[Collected data]
***
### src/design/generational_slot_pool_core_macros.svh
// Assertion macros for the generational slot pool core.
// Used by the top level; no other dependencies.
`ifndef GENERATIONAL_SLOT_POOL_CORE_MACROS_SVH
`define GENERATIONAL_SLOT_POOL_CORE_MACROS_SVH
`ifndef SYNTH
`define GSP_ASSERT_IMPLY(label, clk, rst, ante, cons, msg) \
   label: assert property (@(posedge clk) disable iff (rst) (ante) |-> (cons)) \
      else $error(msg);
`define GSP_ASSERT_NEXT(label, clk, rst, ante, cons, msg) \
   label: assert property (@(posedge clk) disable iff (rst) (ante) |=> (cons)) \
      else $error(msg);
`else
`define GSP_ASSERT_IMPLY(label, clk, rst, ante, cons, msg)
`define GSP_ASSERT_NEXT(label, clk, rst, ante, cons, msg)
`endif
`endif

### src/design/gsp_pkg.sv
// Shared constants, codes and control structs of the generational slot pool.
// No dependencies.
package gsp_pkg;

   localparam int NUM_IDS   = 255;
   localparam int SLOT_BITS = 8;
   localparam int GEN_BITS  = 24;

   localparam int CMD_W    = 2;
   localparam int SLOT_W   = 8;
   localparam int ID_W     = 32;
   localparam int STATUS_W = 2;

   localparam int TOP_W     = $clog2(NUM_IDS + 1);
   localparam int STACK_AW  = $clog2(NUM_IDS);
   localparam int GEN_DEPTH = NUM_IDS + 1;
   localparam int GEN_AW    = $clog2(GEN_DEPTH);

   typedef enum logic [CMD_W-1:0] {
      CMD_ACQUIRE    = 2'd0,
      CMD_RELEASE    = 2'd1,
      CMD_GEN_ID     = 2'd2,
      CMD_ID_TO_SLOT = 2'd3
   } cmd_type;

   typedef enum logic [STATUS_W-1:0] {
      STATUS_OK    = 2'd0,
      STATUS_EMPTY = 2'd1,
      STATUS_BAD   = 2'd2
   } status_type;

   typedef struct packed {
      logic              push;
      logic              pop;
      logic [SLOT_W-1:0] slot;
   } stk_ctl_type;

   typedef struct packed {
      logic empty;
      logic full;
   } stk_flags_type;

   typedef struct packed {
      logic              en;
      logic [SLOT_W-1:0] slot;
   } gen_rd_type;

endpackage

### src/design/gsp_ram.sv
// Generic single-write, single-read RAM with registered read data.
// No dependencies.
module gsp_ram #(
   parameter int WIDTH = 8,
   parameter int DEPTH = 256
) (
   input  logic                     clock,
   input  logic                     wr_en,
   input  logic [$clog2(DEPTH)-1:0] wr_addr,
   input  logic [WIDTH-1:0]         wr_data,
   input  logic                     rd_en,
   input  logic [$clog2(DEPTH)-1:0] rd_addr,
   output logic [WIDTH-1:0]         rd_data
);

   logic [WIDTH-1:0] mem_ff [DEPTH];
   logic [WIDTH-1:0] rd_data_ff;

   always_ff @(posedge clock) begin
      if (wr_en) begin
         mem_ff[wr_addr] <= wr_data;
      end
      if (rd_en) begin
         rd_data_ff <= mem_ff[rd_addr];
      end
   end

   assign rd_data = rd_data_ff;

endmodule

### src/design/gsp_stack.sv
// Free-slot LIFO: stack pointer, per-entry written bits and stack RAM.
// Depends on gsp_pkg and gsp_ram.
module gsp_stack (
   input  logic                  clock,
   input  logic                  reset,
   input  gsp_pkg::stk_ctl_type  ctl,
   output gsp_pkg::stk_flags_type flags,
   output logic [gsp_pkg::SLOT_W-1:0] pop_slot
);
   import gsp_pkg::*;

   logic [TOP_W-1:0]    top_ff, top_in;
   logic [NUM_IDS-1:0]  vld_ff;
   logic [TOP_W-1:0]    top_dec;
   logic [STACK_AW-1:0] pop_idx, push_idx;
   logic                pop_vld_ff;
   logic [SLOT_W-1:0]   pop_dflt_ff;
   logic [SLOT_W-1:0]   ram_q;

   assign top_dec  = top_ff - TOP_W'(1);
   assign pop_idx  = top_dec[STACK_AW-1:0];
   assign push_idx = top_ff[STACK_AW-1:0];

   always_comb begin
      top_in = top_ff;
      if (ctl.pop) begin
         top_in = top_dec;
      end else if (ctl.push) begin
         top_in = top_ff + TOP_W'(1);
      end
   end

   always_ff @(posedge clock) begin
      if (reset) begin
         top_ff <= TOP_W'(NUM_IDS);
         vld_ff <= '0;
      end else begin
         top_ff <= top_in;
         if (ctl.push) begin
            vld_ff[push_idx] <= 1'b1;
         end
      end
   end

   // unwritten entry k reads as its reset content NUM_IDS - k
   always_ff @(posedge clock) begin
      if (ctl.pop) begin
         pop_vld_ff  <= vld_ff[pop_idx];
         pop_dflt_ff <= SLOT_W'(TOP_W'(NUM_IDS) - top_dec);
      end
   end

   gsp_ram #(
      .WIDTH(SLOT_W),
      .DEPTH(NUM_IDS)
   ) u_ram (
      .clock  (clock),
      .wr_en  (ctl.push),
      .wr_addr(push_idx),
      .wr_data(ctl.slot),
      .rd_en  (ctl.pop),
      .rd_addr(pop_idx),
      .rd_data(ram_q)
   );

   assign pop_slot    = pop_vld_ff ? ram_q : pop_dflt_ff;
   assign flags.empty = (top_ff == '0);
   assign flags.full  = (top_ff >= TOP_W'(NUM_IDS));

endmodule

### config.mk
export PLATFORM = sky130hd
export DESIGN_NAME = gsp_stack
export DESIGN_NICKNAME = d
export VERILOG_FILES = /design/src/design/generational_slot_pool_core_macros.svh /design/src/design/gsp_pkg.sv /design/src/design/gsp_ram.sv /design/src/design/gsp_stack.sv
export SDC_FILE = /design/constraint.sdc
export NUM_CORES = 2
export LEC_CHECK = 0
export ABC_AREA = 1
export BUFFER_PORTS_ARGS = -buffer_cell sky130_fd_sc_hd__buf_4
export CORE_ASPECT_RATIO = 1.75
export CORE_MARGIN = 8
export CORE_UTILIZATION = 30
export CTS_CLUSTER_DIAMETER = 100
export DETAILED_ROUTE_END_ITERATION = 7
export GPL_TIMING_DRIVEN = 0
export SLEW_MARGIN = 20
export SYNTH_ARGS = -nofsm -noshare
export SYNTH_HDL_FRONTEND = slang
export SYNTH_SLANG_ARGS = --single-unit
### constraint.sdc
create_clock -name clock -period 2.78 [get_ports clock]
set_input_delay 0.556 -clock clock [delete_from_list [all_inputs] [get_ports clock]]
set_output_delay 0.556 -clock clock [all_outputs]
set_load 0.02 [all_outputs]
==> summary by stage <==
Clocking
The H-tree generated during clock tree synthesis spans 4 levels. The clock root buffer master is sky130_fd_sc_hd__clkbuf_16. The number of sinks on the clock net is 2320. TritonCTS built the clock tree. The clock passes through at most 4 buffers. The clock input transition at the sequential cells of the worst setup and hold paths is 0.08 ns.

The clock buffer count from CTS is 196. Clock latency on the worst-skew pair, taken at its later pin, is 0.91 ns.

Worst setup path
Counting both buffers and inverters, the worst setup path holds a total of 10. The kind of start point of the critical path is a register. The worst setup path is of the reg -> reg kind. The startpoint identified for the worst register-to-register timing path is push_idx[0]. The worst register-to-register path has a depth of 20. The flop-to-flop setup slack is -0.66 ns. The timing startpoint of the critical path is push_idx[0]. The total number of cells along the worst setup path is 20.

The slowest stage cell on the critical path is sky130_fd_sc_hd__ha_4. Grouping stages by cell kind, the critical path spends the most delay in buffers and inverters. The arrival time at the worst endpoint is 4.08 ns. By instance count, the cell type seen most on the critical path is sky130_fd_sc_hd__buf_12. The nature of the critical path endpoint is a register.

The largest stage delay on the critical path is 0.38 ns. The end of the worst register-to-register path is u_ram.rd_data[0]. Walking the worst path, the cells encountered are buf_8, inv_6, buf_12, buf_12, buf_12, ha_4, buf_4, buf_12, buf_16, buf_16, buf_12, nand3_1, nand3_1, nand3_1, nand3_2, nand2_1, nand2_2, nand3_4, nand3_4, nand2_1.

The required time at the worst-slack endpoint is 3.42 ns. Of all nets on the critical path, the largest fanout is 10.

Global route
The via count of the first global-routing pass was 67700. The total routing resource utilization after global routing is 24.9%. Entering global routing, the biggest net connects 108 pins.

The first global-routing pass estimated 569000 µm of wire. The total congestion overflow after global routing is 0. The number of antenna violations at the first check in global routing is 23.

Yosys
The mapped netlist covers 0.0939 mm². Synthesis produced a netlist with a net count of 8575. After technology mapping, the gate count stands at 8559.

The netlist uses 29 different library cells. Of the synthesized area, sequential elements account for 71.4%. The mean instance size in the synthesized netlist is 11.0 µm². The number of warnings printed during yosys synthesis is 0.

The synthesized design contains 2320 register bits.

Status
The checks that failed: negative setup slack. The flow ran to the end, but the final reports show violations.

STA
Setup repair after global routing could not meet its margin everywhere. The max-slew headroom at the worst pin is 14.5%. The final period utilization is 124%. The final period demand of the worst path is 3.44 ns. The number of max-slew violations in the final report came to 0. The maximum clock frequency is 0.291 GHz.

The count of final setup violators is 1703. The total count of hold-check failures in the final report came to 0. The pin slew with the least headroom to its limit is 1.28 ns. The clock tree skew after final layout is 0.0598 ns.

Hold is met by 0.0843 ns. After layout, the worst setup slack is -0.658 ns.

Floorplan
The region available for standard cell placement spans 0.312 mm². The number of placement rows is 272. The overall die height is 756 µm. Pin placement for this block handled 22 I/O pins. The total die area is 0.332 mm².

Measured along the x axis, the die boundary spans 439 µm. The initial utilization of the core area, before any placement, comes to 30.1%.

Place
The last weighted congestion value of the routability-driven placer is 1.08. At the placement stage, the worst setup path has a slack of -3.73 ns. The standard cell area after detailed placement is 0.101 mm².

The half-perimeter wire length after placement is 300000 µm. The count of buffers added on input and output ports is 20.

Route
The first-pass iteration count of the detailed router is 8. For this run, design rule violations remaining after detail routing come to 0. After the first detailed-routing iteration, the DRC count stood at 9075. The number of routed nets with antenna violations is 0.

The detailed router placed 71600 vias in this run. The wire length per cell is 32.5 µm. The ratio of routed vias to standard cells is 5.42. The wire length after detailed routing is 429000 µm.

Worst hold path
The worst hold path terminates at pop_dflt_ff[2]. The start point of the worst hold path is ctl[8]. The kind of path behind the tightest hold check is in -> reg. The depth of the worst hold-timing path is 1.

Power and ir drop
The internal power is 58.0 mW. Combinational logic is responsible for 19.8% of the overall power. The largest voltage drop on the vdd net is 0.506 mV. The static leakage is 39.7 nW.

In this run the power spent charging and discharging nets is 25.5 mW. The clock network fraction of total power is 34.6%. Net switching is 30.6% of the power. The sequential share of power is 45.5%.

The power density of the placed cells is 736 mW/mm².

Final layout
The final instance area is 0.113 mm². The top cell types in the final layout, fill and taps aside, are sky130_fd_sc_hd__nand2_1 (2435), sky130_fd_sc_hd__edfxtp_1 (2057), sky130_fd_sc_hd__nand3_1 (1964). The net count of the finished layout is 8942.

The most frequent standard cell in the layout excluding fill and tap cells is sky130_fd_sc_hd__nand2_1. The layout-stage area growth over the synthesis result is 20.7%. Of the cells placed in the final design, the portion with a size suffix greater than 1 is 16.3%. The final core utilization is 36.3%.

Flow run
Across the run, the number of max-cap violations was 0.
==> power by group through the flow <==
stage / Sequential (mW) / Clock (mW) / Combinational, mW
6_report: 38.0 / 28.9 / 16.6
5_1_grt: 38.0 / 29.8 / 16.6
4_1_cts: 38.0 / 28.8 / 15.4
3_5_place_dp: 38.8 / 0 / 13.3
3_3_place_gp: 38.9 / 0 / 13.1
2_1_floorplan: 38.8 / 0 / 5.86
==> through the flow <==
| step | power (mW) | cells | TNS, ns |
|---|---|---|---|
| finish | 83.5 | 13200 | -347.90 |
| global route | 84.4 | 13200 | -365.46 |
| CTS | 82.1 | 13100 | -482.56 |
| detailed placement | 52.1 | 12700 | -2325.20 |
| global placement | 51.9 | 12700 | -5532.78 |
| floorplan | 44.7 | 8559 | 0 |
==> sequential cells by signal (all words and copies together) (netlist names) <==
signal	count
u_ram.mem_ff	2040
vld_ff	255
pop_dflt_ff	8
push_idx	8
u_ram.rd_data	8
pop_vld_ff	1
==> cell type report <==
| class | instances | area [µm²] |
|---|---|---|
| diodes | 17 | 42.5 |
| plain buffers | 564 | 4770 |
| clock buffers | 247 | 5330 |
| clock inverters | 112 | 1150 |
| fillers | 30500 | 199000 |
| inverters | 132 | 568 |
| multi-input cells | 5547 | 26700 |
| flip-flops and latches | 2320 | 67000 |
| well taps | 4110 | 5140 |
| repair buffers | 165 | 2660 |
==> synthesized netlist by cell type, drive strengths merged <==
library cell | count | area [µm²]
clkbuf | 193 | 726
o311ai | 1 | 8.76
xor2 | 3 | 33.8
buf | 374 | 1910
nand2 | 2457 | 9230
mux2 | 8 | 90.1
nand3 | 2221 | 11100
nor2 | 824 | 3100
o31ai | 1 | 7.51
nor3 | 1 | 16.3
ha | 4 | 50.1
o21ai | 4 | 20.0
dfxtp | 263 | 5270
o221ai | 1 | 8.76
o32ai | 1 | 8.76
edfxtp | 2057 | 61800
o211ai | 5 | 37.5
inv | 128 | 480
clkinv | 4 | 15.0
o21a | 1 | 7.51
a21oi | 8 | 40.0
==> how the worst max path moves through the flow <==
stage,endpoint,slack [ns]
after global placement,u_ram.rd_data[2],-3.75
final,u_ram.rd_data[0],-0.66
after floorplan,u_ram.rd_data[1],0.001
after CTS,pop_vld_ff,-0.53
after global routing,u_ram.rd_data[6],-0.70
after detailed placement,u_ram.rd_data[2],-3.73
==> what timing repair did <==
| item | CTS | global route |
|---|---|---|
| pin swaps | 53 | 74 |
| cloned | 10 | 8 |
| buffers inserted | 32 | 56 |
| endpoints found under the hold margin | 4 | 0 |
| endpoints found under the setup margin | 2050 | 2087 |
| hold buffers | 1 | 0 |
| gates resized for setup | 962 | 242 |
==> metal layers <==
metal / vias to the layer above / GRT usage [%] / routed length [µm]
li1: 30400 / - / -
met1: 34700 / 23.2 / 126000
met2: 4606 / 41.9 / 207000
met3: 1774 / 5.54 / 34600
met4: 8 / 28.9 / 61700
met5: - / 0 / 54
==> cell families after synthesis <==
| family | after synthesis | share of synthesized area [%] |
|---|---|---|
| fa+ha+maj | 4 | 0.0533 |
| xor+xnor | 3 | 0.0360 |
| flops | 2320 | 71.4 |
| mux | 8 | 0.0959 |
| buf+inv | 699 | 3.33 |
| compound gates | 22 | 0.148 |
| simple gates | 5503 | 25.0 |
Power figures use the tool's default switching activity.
***
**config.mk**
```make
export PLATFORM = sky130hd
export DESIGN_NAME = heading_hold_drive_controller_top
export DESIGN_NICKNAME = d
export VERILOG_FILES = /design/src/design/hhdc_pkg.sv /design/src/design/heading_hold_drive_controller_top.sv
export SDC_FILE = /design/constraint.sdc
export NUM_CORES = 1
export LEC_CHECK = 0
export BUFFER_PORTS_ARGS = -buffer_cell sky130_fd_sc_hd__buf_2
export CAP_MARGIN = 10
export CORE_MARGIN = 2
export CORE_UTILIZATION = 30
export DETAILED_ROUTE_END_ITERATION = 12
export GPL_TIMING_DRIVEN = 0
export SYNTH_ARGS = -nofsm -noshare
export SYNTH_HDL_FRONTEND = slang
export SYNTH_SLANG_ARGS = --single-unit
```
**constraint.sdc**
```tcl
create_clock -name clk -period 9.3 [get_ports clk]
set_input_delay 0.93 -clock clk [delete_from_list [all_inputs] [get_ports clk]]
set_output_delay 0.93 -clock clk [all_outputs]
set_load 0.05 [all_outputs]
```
***
■ **Work instruction**: If a line of the entries above includes the word "WIDTH", count it; then state the total and nothing else.

■ **Result of this exercise**: 6